++++ Given records ++++
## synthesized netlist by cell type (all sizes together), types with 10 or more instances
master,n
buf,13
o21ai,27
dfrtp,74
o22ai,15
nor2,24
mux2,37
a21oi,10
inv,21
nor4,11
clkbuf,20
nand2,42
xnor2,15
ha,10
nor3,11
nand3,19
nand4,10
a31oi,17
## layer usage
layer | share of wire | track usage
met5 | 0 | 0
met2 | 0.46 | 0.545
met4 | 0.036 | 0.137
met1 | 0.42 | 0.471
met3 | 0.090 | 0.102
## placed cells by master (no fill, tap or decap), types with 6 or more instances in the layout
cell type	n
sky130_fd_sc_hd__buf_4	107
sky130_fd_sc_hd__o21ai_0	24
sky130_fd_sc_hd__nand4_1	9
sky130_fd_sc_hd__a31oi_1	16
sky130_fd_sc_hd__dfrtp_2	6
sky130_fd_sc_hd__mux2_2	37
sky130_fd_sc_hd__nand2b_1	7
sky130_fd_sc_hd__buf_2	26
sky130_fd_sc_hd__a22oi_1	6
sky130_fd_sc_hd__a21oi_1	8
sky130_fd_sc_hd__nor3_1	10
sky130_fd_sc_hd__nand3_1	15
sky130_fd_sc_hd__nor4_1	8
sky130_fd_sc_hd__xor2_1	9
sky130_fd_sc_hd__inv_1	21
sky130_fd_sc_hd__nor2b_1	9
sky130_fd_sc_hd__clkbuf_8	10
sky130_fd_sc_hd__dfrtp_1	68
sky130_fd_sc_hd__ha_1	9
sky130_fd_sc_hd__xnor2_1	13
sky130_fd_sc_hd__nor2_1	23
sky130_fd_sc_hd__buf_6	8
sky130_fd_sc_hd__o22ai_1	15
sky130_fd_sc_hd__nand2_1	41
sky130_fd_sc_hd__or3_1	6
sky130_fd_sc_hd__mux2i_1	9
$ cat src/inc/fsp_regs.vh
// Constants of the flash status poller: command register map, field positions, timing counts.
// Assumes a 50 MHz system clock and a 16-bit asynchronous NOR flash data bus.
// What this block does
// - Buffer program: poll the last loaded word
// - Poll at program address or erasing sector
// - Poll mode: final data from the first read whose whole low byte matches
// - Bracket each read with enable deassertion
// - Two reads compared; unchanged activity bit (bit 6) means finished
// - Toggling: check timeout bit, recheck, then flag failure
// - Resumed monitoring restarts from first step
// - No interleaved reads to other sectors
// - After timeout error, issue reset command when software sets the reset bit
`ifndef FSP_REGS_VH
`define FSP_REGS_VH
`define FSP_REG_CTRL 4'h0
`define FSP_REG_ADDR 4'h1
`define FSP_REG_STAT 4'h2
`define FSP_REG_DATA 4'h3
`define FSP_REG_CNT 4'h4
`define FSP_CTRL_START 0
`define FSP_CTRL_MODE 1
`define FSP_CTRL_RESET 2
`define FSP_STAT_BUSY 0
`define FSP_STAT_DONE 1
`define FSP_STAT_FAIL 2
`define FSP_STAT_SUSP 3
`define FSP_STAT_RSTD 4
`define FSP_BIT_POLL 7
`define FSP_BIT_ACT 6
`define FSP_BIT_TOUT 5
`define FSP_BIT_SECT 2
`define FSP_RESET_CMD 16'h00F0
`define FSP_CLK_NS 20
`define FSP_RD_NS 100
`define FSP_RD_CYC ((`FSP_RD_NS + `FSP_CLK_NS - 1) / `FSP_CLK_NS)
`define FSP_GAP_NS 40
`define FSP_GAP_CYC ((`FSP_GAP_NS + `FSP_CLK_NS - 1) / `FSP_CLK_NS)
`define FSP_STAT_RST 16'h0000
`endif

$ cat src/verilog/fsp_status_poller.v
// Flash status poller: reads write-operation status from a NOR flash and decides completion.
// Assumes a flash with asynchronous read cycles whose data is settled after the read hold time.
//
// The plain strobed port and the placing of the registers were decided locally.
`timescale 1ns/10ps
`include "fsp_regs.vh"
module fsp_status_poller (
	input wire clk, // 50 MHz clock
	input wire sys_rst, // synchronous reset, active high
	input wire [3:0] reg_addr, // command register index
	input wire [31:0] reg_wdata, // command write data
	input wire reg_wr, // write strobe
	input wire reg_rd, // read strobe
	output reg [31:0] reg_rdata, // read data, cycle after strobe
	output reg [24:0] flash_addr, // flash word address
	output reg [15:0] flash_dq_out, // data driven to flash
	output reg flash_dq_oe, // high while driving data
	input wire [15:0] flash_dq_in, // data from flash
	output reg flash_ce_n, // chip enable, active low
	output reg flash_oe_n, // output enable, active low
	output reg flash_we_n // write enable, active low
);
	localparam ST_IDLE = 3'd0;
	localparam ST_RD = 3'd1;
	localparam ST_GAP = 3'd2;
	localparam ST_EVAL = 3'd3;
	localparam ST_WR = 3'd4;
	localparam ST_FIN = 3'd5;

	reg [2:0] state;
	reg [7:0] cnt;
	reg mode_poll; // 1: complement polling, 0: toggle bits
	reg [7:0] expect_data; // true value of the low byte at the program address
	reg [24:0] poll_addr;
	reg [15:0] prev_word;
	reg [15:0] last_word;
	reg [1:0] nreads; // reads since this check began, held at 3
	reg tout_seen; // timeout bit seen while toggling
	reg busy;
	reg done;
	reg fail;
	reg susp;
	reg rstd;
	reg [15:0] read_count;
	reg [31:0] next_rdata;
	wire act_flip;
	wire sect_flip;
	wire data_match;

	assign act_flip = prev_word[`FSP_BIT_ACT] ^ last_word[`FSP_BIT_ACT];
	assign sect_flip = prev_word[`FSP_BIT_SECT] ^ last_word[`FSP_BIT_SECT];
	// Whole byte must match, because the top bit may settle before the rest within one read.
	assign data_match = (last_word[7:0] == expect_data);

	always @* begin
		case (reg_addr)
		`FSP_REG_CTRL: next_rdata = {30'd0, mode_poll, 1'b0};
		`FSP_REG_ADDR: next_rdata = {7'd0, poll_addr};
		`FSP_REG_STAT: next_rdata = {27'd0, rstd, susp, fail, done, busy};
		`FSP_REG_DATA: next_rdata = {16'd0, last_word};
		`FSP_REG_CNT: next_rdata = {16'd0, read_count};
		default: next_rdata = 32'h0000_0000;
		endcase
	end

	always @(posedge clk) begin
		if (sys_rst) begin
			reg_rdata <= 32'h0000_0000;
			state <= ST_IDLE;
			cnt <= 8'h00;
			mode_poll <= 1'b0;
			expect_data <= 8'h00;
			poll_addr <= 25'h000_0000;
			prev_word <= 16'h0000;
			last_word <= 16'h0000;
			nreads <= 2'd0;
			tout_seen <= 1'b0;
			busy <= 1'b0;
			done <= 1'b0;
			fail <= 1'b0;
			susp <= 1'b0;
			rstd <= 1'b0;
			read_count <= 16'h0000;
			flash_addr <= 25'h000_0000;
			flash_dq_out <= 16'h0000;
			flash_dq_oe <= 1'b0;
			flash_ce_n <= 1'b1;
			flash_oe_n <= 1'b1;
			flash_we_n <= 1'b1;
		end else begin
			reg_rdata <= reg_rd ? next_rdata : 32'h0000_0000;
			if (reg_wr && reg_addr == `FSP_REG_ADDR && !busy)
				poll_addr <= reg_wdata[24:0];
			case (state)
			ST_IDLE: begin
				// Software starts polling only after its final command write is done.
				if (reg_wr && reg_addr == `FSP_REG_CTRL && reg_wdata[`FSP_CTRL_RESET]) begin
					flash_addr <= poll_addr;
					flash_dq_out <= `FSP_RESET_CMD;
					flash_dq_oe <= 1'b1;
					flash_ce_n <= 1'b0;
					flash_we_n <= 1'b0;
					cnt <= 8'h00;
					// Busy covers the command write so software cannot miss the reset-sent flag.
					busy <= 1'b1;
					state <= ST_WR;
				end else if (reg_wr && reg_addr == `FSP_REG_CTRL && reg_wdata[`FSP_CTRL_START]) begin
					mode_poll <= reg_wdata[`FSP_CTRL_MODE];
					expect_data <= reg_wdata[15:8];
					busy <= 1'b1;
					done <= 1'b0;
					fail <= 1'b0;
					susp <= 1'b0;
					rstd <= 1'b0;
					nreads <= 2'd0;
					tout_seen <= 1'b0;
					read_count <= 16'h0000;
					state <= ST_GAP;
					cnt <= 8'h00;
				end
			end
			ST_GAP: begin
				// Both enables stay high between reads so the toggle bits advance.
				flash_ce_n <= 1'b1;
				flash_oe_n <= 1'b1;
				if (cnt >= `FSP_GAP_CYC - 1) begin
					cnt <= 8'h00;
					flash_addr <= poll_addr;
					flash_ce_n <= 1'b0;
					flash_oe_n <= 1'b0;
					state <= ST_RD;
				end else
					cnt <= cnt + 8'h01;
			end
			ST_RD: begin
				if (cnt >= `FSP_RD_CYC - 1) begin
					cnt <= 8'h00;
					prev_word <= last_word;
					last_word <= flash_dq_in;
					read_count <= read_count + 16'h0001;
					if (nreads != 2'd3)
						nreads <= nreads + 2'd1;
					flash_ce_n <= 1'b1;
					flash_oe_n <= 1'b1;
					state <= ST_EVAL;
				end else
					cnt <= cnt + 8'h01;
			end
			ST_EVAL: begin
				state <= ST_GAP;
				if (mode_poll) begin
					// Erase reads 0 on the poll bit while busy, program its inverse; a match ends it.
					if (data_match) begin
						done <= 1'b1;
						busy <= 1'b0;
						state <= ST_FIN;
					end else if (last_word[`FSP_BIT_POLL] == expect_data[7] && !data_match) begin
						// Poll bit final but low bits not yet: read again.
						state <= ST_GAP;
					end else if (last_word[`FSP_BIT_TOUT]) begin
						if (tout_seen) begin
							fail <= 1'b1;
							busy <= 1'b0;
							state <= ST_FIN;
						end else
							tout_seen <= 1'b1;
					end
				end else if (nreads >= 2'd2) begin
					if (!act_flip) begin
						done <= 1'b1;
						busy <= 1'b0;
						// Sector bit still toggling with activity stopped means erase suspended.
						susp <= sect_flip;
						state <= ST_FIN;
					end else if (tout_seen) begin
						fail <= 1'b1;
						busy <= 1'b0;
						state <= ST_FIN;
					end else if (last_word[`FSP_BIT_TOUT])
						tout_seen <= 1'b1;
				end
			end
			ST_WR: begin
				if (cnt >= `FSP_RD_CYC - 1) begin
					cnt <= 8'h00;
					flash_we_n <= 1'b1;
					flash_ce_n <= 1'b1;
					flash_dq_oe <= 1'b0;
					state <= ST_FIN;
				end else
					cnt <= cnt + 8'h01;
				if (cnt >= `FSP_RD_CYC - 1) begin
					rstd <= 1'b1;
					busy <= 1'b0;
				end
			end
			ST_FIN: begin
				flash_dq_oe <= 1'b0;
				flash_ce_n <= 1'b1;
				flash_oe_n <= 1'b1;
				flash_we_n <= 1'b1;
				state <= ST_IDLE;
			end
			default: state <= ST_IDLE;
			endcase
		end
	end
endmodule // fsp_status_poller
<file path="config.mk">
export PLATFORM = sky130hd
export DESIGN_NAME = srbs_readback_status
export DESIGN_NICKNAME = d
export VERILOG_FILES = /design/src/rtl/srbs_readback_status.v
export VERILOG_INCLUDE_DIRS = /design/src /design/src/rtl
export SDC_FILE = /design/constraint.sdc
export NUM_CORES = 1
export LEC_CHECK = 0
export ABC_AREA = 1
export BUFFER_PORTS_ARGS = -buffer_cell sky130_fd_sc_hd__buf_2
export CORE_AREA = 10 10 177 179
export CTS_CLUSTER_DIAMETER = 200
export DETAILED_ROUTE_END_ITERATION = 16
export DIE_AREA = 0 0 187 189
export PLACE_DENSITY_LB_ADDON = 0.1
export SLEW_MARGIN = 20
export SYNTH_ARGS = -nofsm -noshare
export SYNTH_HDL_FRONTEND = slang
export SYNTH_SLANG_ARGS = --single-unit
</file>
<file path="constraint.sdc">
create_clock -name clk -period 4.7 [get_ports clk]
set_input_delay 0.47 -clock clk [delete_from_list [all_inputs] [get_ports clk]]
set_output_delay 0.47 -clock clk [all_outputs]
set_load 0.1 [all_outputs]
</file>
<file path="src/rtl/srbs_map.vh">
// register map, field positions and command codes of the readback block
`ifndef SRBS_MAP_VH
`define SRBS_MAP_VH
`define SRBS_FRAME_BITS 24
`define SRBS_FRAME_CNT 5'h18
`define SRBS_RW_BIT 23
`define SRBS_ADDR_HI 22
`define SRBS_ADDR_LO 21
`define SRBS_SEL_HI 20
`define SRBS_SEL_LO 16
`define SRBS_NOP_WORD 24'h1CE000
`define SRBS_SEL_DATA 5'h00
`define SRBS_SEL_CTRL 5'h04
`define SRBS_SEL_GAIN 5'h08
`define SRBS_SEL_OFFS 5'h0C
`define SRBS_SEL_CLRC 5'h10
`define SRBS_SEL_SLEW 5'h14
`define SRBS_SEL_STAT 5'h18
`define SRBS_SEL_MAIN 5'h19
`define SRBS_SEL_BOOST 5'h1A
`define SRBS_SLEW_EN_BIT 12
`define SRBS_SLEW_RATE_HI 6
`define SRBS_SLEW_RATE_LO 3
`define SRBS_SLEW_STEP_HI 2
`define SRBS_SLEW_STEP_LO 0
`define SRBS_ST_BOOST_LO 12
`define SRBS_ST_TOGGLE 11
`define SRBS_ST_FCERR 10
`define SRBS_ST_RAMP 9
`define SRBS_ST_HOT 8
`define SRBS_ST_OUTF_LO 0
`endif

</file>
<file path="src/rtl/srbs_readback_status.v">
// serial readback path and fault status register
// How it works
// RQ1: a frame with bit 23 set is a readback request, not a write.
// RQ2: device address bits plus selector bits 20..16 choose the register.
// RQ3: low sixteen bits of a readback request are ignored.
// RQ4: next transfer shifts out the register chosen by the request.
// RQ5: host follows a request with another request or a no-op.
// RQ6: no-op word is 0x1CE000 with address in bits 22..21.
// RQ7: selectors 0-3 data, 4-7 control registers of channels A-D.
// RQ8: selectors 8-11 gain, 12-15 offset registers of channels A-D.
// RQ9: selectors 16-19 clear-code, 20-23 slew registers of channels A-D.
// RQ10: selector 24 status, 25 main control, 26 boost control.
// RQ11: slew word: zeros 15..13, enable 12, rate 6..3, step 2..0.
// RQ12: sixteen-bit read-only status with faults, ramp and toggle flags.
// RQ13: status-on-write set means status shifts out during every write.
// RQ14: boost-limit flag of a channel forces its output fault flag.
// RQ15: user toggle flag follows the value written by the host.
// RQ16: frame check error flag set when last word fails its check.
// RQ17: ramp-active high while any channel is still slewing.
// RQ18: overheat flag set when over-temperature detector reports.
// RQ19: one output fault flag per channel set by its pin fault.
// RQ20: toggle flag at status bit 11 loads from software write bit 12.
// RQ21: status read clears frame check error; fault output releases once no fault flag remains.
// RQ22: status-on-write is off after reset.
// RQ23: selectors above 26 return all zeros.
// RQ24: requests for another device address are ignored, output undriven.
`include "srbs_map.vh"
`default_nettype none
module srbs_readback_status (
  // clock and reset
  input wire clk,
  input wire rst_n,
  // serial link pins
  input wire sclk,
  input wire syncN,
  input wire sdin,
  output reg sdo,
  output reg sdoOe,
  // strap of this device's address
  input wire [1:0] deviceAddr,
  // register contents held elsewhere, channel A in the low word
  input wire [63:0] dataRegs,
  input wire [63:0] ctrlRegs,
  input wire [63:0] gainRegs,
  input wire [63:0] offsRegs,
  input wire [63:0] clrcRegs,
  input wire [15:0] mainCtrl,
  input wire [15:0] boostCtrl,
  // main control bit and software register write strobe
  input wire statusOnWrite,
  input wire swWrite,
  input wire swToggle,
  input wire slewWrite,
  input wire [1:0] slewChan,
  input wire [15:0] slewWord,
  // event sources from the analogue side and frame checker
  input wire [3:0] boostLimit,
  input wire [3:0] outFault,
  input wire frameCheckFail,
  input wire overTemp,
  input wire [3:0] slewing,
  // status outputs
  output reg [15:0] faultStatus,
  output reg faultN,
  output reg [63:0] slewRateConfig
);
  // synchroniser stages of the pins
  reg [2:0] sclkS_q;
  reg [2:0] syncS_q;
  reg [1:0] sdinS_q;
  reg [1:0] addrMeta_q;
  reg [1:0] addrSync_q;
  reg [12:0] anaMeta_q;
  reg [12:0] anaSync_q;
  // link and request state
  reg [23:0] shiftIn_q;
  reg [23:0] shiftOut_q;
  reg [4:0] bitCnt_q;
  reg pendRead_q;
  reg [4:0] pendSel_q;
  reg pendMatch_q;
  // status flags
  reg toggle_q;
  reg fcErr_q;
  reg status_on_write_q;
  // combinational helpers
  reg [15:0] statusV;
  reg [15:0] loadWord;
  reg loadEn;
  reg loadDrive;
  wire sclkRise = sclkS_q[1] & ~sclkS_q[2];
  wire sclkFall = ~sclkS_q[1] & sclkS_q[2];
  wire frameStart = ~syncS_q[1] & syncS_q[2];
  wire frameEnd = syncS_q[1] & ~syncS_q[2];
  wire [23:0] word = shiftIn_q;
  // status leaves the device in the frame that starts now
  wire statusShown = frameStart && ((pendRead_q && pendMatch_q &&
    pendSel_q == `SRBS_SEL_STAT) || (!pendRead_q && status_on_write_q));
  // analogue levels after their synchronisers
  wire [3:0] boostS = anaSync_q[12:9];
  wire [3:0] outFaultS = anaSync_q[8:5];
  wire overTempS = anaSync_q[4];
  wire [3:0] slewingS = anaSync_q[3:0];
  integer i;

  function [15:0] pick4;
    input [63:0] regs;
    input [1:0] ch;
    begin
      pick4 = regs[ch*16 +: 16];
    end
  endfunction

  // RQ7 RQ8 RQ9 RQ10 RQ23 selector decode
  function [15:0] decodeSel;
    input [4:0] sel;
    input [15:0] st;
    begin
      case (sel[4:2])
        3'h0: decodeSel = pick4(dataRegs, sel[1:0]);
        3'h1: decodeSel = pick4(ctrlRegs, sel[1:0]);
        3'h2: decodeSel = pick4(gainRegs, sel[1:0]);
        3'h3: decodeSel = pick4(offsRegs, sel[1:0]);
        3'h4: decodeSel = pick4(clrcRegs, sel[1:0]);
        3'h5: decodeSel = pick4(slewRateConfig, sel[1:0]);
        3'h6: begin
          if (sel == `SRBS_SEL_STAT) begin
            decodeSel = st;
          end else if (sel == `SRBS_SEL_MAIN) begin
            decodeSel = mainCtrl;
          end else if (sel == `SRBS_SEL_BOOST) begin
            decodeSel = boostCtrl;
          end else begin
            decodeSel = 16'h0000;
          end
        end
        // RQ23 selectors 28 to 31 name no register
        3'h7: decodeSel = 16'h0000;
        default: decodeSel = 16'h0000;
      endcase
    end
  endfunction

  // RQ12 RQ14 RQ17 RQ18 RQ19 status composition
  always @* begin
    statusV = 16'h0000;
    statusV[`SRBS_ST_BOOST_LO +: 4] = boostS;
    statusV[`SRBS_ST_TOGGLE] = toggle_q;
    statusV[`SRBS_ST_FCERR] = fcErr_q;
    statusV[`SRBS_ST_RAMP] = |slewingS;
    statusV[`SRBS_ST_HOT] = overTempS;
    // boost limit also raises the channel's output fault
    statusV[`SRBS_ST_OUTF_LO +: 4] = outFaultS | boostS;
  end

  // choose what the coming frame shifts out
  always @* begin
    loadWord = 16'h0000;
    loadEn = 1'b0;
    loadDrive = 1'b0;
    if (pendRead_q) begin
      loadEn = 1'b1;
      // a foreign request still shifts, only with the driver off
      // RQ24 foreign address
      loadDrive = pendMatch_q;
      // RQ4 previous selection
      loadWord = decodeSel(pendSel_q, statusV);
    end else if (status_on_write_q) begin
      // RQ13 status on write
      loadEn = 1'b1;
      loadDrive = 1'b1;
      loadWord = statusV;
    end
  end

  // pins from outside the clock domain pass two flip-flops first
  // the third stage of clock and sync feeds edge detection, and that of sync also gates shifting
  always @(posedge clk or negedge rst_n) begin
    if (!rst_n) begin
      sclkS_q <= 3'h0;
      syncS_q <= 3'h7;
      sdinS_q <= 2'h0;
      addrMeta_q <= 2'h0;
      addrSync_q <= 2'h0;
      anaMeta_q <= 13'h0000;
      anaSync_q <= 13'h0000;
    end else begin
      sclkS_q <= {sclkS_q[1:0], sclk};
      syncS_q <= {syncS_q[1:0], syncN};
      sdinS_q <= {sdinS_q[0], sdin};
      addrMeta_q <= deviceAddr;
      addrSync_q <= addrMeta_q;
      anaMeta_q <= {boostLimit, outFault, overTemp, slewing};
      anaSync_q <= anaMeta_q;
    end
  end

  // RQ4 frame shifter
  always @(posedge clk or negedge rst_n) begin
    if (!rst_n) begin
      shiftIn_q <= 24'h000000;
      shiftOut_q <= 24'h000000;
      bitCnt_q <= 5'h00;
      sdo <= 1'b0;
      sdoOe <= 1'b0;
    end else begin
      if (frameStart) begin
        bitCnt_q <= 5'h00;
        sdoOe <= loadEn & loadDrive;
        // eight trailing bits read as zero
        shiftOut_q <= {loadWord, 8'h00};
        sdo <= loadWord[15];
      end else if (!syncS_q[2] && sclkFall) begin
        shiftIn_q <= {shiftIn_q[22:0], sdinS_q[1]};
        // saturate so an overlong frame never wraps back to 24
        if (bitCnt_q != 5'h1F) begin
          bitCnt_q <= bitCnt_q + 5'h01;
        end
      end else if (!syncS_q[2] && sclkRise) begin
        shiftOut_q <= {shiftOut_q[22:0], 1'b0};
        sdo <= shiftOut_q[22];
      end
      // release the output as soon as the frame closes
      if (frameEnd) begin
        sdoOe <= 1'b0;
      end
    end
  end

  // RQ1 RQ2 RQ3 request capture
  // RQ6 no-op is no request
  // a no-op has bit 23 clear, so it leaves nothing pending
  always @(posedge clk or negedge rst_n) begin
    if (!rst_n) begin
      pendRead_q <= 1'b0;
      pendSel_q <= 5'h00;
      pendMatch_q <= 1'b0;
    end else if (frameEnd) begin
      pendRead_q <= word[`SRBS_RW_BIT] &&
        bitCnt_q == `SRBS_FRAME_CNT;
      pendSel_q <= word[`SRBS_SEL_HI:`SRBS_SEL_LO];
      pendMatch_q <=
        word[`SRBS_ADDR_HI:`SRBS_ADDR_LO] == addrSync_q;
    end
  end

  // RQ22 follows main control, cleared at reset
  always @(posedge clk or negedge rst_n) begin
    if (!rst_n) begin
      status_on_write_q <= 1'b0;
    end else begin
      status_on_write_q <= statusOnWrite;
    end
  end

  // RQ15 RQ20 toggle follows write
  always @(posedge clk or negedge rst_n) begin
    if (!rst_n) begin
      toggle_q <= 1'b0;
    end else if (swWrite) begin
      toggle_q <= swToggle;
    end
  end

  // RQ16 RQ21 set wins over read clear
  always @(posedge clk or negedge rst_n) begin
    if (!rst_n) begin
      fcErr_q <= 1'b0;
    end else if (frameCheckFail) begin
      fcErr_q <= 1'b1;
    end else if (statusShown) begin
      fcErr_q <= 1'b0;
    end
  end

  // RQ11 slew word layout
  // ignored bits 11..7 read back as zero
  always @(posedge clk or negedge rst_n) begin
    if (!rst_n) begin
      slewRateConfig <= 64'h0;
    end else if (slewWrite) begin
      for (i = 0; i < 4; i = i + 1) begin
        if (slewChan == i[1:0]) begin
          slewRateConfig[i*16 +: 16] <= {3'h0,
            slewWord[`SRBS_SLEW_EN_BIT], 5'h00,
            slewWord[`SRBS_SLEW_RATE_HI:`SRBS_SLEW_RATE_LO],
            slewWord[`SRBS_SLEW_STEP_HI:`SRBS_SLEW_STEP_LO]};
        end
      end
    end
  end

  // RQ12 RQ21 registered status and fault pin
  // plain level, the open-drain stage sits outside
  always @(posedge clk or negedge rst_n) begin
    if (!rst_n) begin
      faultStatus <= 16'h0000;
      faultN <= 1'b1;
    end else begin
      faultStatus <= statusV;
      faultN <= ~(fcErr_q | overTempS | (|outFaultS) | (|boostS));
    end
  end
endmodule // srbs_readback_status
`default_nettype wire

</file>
++++
Prompt —
For the entries above, give only the number of lines that contain the word "positions".

Output of the task —
2